-------- Records provided

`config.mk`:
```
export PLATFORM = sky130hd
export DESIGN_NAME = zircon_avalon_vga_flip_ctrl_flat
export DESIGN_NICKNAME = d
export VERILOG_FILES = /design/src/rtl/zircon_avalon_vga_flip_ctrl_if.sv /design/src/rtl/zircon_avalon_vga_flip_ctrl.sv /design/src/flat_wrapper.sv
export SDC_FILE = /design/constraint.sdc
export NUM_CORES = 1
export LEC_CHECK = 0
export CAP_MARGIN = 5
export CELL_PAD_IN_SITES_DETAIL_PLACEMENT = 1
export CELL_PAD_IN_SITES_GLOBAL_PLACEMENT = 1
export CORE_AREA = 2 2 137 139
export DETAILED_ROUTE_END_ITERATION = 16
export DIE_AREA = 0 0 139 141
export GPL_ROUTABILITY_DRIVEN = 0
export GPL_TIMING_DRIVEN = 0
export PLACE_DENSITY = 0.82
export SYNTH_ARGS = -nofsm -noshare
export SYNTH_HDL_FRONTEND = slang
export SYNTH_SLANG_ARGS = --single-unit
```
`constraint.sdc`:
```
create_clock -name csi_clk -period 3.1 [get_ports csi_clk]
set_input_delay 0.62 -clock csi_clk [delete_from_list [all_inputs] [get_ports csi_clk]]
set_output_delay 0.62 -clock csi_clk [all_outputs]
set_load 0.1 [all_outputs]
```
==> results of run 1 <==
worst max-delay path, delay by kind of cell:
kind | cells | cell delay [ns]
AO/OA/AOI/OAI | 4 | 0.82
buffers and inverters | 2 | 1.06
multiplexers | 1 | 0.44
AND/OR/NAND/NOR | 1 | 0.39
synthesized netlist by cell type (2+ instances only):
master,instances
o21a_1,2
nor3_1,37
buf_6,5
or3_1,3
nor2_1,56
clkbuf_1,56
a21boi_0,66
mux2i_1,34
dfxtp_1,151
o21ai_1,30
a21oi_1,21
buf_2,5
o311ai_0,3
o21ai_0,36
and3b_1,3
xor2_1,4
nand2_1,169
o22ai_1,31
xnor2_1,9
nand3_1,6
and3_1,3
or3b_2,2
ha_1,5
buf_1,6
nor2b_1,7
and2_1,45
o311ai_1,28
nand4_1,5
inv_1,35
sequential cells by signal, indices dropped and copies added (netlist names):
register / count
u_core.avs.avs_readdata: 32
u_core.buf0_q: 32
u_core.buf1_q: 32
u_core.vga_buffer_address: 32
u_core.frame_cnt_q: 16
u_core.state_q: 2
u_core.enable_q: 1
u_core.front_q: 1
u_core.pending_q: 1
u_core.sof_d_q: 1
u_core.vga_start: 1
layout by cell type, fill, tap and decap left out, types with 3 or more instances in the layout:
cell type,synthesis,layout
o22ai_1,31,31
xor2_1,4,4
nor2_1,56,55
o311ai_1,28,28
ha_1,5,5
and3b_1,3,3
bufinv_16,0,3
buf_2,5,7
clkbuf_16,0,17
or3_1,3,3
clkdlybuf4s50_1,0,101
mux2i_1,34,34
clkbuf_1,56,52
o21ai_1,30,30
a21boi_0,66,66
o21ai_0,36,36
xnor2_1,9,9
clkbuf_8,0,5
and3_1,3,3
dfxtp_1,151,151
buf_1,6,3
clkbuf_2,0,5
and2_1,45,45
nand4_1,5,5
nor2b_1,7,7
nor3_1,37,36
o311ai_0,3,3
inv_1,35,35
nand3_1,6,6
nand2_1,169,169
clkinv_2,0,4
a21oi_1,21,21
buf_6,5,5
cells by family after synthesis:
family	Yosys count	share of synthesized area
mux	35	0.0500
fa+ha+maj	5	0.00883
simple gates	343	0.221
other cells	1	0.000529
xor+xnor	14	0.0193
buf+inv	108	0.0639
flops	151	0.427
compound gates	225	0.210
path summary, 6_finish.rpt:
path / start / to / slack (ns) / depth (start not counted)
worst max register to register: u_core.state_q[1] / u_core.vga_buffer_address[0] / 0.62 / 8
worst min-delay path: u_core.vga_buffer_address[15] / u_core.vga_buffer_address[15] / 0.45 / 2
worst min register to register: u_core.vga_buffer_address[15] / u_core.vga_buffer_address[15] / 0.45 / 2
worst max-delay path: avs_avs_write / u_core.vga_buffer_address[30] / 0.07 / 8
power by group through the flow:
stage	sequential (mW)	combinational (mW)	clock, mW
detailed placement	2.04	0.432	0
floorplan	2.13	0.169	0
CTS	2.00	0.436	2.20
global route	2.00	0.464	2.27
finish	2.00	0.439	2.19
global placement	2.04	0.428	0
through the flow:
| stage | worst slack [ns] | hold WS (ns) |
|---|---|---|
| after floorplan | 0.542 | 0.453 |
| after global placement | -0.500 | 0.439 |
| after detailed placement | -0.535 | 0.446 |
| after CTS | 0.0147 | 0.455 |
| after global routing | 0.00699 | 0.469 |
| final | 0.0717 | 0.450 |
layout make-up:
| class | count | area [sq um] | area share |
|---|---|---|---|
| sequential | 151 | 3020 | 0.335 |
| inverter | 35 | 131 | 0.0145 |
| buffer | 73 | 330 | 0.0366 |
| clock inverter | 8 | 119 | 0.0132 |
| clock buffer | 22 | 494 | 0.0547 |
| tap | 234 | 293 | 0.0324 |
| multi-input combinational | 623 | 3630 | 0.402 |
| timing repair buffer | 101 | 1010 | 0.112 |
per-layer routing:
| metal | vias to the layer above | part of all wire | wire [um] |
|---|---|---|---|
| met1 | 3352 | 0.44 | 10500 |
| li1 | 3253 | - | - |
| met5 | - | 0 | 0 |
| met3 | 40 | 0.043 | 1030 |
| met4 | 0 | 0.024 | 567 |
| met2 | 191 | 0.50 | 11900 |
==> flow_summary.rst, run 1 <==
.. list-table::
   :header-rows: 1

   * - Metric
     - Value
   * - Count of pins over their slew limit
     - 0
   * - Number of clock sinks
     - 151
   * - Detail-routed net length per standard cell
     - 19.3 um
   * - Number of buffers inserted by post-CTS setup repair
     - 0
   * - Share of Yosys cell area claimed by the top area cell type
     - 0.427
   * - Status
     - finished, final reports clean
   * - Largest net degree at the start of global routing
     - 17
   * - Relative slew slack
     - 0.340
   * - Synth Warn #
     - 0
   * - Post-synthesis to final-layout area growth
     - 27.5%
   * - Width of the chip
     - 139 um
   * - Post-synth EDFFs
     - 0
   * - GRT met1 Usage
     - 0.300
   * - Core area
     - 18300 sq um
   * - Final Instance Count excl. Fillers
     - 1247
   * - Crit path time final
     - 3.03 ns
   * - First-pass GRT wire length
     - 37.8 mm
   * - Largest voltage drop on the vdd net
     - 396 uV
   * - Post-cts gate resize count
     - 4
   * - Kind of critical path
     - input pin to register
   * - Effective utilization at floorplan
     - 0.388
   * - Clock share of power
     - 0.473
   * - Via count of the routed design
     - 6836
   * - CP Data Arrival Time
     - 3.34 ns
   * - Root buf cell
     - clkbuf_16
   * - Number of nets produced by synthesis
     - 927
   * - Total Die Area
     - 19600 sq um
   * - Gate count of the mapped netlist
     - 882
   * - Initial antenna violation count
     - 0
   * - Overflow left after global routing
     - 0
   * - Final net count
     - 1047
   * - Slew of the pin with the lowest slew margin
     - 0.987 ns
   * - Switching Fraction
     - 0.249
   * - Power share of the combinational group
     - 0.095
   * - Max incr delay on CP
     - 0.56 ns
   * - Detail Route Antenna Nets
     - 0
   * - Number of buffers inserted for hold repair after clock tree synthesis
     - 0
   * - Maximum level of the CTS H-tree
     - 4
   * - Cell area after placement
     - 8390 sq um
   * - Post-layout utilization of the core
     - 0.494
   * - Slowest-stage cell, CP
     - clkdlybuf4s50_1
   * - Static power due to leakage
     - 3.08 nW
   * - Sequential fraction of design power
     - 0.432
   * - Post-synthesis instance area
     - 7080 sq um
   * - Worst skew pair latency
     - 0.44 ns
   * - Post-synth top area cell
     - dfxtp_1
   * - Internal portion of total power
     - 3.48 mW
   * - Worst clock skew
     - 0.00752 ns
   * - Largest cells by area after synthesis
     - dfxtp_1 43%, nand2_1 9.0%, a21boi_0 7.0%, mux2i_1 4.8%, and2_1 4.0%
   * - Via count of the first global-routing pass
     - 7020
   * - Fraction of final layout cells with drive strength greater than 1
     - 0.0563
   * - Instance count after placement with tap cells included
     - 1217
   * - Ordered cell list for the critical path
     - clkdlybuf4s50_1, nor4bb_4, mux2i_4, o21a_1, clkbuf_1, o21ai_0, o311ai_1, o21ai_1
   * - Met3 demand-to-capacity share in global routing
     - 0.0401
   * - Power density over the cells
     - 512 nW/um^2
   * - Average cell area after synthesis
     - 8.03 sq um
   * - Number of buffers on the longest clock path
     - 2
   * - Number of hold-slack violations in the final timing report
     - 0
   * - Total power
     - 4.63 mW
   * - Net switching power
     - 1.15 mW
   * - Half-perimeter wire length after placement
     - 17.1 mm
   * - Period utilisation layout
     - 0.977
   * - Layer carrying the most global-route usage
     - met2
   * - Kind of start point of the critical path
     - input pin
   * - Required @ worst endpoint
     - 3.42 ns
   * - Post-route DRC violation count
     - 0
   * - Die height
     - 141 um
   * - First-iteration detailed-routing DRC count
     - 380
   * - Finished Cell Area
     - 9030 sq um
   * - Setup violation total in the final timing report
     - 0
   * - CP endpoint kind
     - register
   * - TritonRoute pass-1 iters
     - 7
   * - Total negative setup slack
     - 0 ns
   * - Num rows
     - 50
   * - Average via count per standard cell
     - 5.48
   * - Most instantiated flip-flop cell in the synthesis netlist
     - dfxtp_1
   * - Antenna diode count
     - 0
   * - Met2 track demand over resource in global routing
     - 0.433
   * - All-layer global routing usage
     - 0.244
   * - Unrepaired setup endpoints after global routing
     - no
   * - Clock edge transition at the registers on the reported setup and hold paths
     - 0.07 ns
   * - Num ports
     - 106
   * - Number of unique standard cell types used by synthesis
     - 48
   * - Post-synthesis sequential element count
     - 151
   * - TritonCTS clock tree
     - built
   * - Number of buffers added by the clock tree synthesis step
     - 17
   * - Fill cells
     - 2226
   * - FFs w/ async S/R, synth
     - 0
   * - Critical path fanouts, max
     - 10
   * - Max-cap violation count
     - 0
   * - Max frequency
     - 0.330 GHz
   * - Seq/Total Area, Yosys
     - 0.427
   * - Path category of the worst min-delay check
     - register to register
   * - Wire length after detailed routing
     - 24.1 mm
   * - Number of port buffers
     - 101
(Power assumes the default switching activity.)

----------------

From the first line of the listing above to the line that contains "u_core.avs.avs_readdata: 32", inclusive, restate every line word for word. Nothing else belongs in the answer.

**Response to this task**
`config.mk`:
```
export PLATFORM = sky130hd
export DESIGN_NAME = zircon_avalon_vga_flip_ctrl_flat
export DESIGN_NICKNAME = d
export VERILOG_FILES = /design/src/rtl/zircon_avalon_vga_flip_ctrl_if.sv /design/src/rtl/zircon_avalon_vga_flip_ctrl.sv /design/src/flat_wrapper.sv
export SDC_FILE = /design/constraint.sdc
export NUM_CORES = 1
export LEC_CHECK = 0
export CAP_MARGIN = 5
export CELL_PAD_IN_SITES_DETAIL_PLACEMENT = 1
export CELL_PAD_IN_SITES_GLOBAL_PLACEMENT = 1
export CORE_AREA = 2 2 137 139
export DETAILED_ROUTE_END_ITERATION = 16
export DIE_AREA = 0 0 139 141
export GPL_ROUTABILITY_DRIVEN = 0
export GPL_TIMING_DRIVEN = 0
export PLACE_DENSITY = 0.82
export SYNTH_ARGS = -nofsm -noshare
export SYNTH_HDL_FRONTEND = slang
export SYNTH_SLANG_ARGS = --single-unit
```
`constraint.sdc`:
```
create_clock -name csi_clk -period 3.1 [get_ports csi_clk]
set_input_delay 0.62 -clock csi_clk [delete_from_list [all_inputs] [get_ports csi_clk]]
set_output_delay 0.62 -clock csi_clk [all_outputs]
set_load 0.1 [all_outputs]
```
==> results of run 1 <==
worst max-delay path, delay by kind of cell:
kind | cells | cell delay [ns]
AO/OA/AOI/OAI | 4 | 0.82
buffers and inverters | 2 | 1.06
multiplexers | 1 | 0.44
AND/OR/NAND/NOR | 1 | 0.39
synthesized netlist by cell type (2+ instances only):
master,instances
o21a_1,2
nor3_1,37
buf_6,5
or3_1,3
nor2_1,56
clkbuf_1,56
a21boi_0,66
mux2i_1,34
dfxtp_1,151
o21ai_1,30
a21oi_1,21
buf_2,5
o311ai_0,3
o21ai_0,36
and3b_1,3
xor2_1,4
nand2_1,169
o22ai_1,31
xnor2_1,9
nand3_1,6
and3_1,3
or3b_2,2
ha_1,5
buf_1,6
nor2b_1,7
and2_1,45
o311ai_1,28
nand4_1,5
inv_1,35
sequential cells by signal, indices dropped and copies added (netlist names):
register / count
u_core.avs.avs_readdata: 32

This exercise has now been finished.